Only the lines from the start of the entries through the line with "output logic [1:0]" are wanted; please output them exactly.

▶ RECORDS SHOWN
>>>>>

### src/rtl/dram_bank_sequencer.sv
module dram_bank_sequencer
  import dbs_pkg::*;
#(
  parameter int RW = 14,
  parameter int CW = 10,
  parameter int TW = 6
) (
  input  logic              clk,
  input  logic              rst_n,
  input  logic [TW-1:0]     cfg_cl,
  input  logic [TW-1:0]     cfg_trcd,
  input  logic [TW-1:0]     cfg_trp,
  input  logic [TW-1:0]     cfg_tras,
  input  logic              req_valid,
  output logic              req_ready,
  input  logic              req_write,
  input  logic [RW-1:0]     req_row,
  input  logic [CW-1:0]     req_col,
  output logic [2:0]        cmd_code,
  output logic [RW-1:0]     cmd_row,
  output logic [CW-1:0]     cmd_col,
  output logic              rd_valid,
  output logic              acc_valid,
  output logic [1:0]        acc_class,
  output logic [TW+1:0]     acc_latency
);

  localparam int LW = TW + 2;

  dbs_st_e       st_q, st_d;
  logic          accept;

  logic [TW-1:0] cl_in, trcd_in, trp_in, tras_in;
  logic [TW-1:0] cl_q, trcd_q, trp_q, tras_q;
  logic [TW-1:0] cl_u, trcd_u, trp_u, tras_u;

  logic          pend_wr_q;
  logic [RW-1:0] pend_row_q;
  logic [CW-1:0] pend_col_q;
  logic [1:0]    pend_cls_q;
  logic [LW-1:0] el_q, el_d;

  logic          open_vld;
  logic [RW-1:0] open_row;
  logic [1:0]    probe_cls;

  logic          wait_load, wait_done, ras_done;
  logic [TW-1:0] wait_val;
  logic          act_go, pre_go, col_go, col_wr, rd_launch;
  logic [RW-1:0] act_row;
  logic [CW-1:0] col_col;
  logic [LW-1:0] col_off;

  logic [2:0]    cmd_d, cmd_q;
  logic [RW-1:0] cmd_row_d, cmd_row_q;
  logic [CW-1:0] cmd_col_d, cmd_col_q;
  logic          acc_valid_d, acc_valid_q;
  logic [1:0]    acc_cls_d, acc_cls_q;
  logic [LW-1:0] acc_lat_d, acc_lat_q;

  // ---------------- parameter clamp and selection ----------------
  always_comb begin
    cl_in   = (cfg_cl   == '0) ? TW'(1) : cfg_cl;
    trcd_in = (cfg_trcd == '0) ? TW'(1) : cfg_trcd;
    trp_in  = (cfg_trp  == '0) ? TW'(1) : cfg_trp;
    tras_in = (cfg_tras == '0) ? TW'(1) : cfg_tras;
  end

  assign req_ready = (st_q == ST_IDLE) &&
                     !(open_vld && (req_row != open_row) && !ras_done);
  assign accept    = req_valid && req_ready;

  always_comb begin
    cl_u   = accept ? cl_in   : cl_q;
    trcd_u = accept ? trcd_in : trcd_q;
    trp_u  = accept ? trp_in  : trp_q;
    tras_u = accept ? tras_in : tras_q;
  end

  // ---------------- sequencing ----------------
  always_comb begin
    st_d      = st_q;
    act_go    = 1'b0;
    pre_go    = 1'b0;
    col_go    = 1'b0;
    act_row   = pend_row_q;
    col_wr    = pend_wr_q;
    col_col   = pend_col_q;
    col_off   = el_q;
    acc_cls_d = pend_cls_q;
    case (st_q)
      ST_IDLE: begin
        if (accept) begin
          acc_cls_d = probe_cls;
          if (probe_cls == ACC_HIT) begin
            col_go  = 1'b1;
            col_wr  = req_write;
            col_col = req_col;
            col_off = '0;
          end else if (probe_cls == ACC_EMPTY) begin
            act_go  = 1'b1;
            act_row = req_row;
            st_d    = ST_TRCD;
          end else begin
            pre_go  = 1'b1;
            st_d    = ST_TRP;
          end
        end
      end
      ST_TRP: begin
        if (wait_done) begin
          act_go = 1'b1;
          st_d   = ST_TRCD;
        end
      end
      ST_TRCD: begin
        if (wait_done) begin
          col_go = 1'b1;
          st_d   = ST_IDLE;
        end
      end
      default: st_d = ST_IDLE;
    endcase
  end

  always_comb begin
    cmd_d       = CMD_NOP;
    cmd_row_d   = '0;
    cmd_col_d   = '0;
    wait_load   = 1'b0;
    wait_val    = trcd_u;
    acc_valid_d = 1'b0;
    acc_lat_d   = '0;
    rd_launch   = 1'b0;
    if (act_go) begin
      cmd_d     = CMD_ACT;
      cmd_row_d = act_row;
      wait_load = 1'b1;
      wait_val  = trcd_u;
    end
    if (pre_go) begin
      cmd_d     = CMD_PRE;
      cmd_row_d = open_row;
      wait_load = 1'b1;
      wait_val  = trp_u;
    end
    if (col_go) begin
      cmd_d       = col_wr ? CMD_WR : CMD_RD;
      cmd_row_d   = open_row;
      cmd_col_d   = col_col;
      acc_valid_d = 1'b1;
      acc_lat_d   = col_off + (col_wr ? LW'(0) : LW'(cl_u));
      rd_launch   = !col_wr;
    end
  end

  assign el_d = accept ? LW'(1) : ((el_q == '1) ? el_q : el_q + LW'(1));

  always_ff @(posedge clk or negedge rst_n) begin
    if (!rst_n) begin
      st_q        <= ST_IDLE;
      cl_q        <= TW'(1);
      trcd_q      <= TW'(1);
      trp_q       <= TW'(1);
      tras_q      <= TW'(1);
      pend_wr_q   <= 1'b0;
      pend_row_q  <= '0;
      pend_col_q  <= '0;
      pend_cls_q  <= '0;
      el_q        <= '0;
      cmd_q       <= CMD_NOP;
      cmd_row_q   <= '0;
      cmd_col_q   <= '0;
      acc_valid_q <= 1'b0;
      acc_cls_q   <= '0;
      acc_lat_q   <= '0;
    end else begin
      st_q <= st_d;
      el_q <= el_d;
      if (accept) begin
        cl_q       <= cl_in;
        trcd_q     <= trcd_in;
        trp_q      <= trp_in;
        tras_q     <= tras_in;
        pend_wr_q  <= req_write;
        pend_row_q <= req_row;
        pend_col_q <= req_col;
        pend_cls_q <= probe_cls;
      end
      cmd_q       <= cmd_d;
      cmd_row_q   <= cmd_row_d;
      cmd_col_q   <= cmd_col_d;
      acc_valid_q <= acc_valid_d;
      if (acc_valid_d) begin
        acc_cls_q <= acc_cls_d;
        acc_lat_q <= acc_lat_d;
      end
    end
  end

  // ---------------- sub-blocks ----------------
  dbs_row_track #(.RW(RW)) i_row_track (
    .clk         (clk),
    .rst_n       (rst_n),
    .open_en     (act_go),
    .close_en    (pre_go),
    .open_row_in (act_row),
    .probe_row   (req_row),
    .open_vld    (open_vld),
    .open_row    (open_row),
    .probe_cls   (probe_cls)
  );

  dbs_timer #(.TW(TW)) i_wait_timer (
    .clk      (clk),
    .rst_n    (rst_n),
    .load     (wait_load),
    .load_val (wait_val),
    .done     (wait_done)
  );

  dbs_timer #(.TW(TW)) i_ras_timer (
    .clk      (clk),
    .rst_n    (rst_n),
    .load     (act_go),
    .load_val (tras_u),
    .done     (ras_done)
  );

  dbs_rd_pipe #(.TW(TW)) i_rd_pipe (
    .clk    (clk),
    .rst_n  (rst_n),
    .launch (rd_launch),
    .lat    (cl_u),
    .strobe (rd_valid)
  );

  assign cmd_code    = cmd_q;
  assign cmd_row     = cmd_row_q;
  assign cmd_col     = cmd_col_q;
  assign acc_valid   = acc_valid_q;
  assign acc_class   = acc_cls_q;
  assign acc_latency = acc_lat_q;

  // ---------------- command spacing checks ----------------
  logic [LW-1:0] since_act_q, since_pre_q;
  logic [TW-1:0] chk_trcd_q, chk_tras_q, chk_trp_q;

  always_ff @(posedge clk or negedge rst_n) begin
    if (!rst_n) begin
      since_act_q <= '1;
      since_pre_q <= '1;
      chk_trcd_q  <= '0;
      chk_tras_q  <= '0;
      chk_trp_q   <= '0;
    end else begin
      if (cmd_code == CMD_ACT) begin
        since_act_q <= LW'(1);
        chk_trcd_q  <= trcd_q;
        chk_tras_q  <= tras_q;
      end else if (since_act_q != '1) begin
        since_act_q <= since_act_q + LW'(1);
      end
      if (cmd_code == CMD_PRE) begin
        since_pre_q <= LW'(1);
        chk_trp_q   <= trp_q;
      end else if (since_pre_q != '1) begin
        since_pre_q <= since_pre_q + LW'(1);
      end
    end
  end

  // column command no sooner than tRCD after the activate
  a_r3_act_to_col: assert property (@(posedge clk) disable iff (!rst_n)
    (cmd_code == CMD_RD || cmd_code == CMD_WR) |-> (since_act_q >= LW'(chk_trcd_q)));

  // activate no sooner than tRP after a precharge
  a_r5_pre_to_act: assert property (@(posedge clk) disable iff (!rst_n)
    (cmd_code == CMD_ACT) |-> (since_pre_q >= LW'(chk_trp_q)));

  // precharge no sooner than tRAS after the activate
  a_r6_act_to_pre: assert property (@(posedge clk) disable iff (!rst_n)
    (cmd_code == CMD_PRE) |-> (since_act_q >= LW'(chk_tras_q)));

  // column commands only reach an open row
  a_r2_col_needs_row: assert property (@(posedge clk) disable iff (!rst_n)
    (cmd_code == CMD_RD || cmd_code == CMD_WR) |-> open_vld);

  // a report travels with a column command
  a_r8_report_on_col: assert property (@(posedge clk) disable iff (!rst_n)
    acc_valid |-> (cmd_code == CMD_RD || cmd_code == CMD_WR));

endmodule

<<<<<

▶ RESULT OF THE EXERCISE
### src/rtl/dram_bank_sequencer.sv
module dram_bank_sequencer
  import dbs_pkg::*;
#(
  parameter int RW = 14,
  parameter int CW = 10,
  parameter int TW = 6
) (
  input  logic              clk,
  input  logic              rst_n,
  input  logic [TW-1:0]     cfg_cl,
  input  logic [TW-1:0]     cfg_trcd,
  input  logic [TW-1:0]     cfg_trp,
  input  logic [TW-1:0]     cfg_tras,
  input  logic              req_valid,
  output logic              req_ready,
  input  logic              req_write,
  input  logic [RW-1:0]     req_row,
  input  logic [CW-1:0]     req_col,
  output logic [2:0]        cmd_code,
  output logic [RW-1:0]     cmd_row,
  output logic [CW-1:0]     cmd_col,
  output logic              rd_valid,
  output logic              acc_valid,
  output logic [1:0]        acc_class,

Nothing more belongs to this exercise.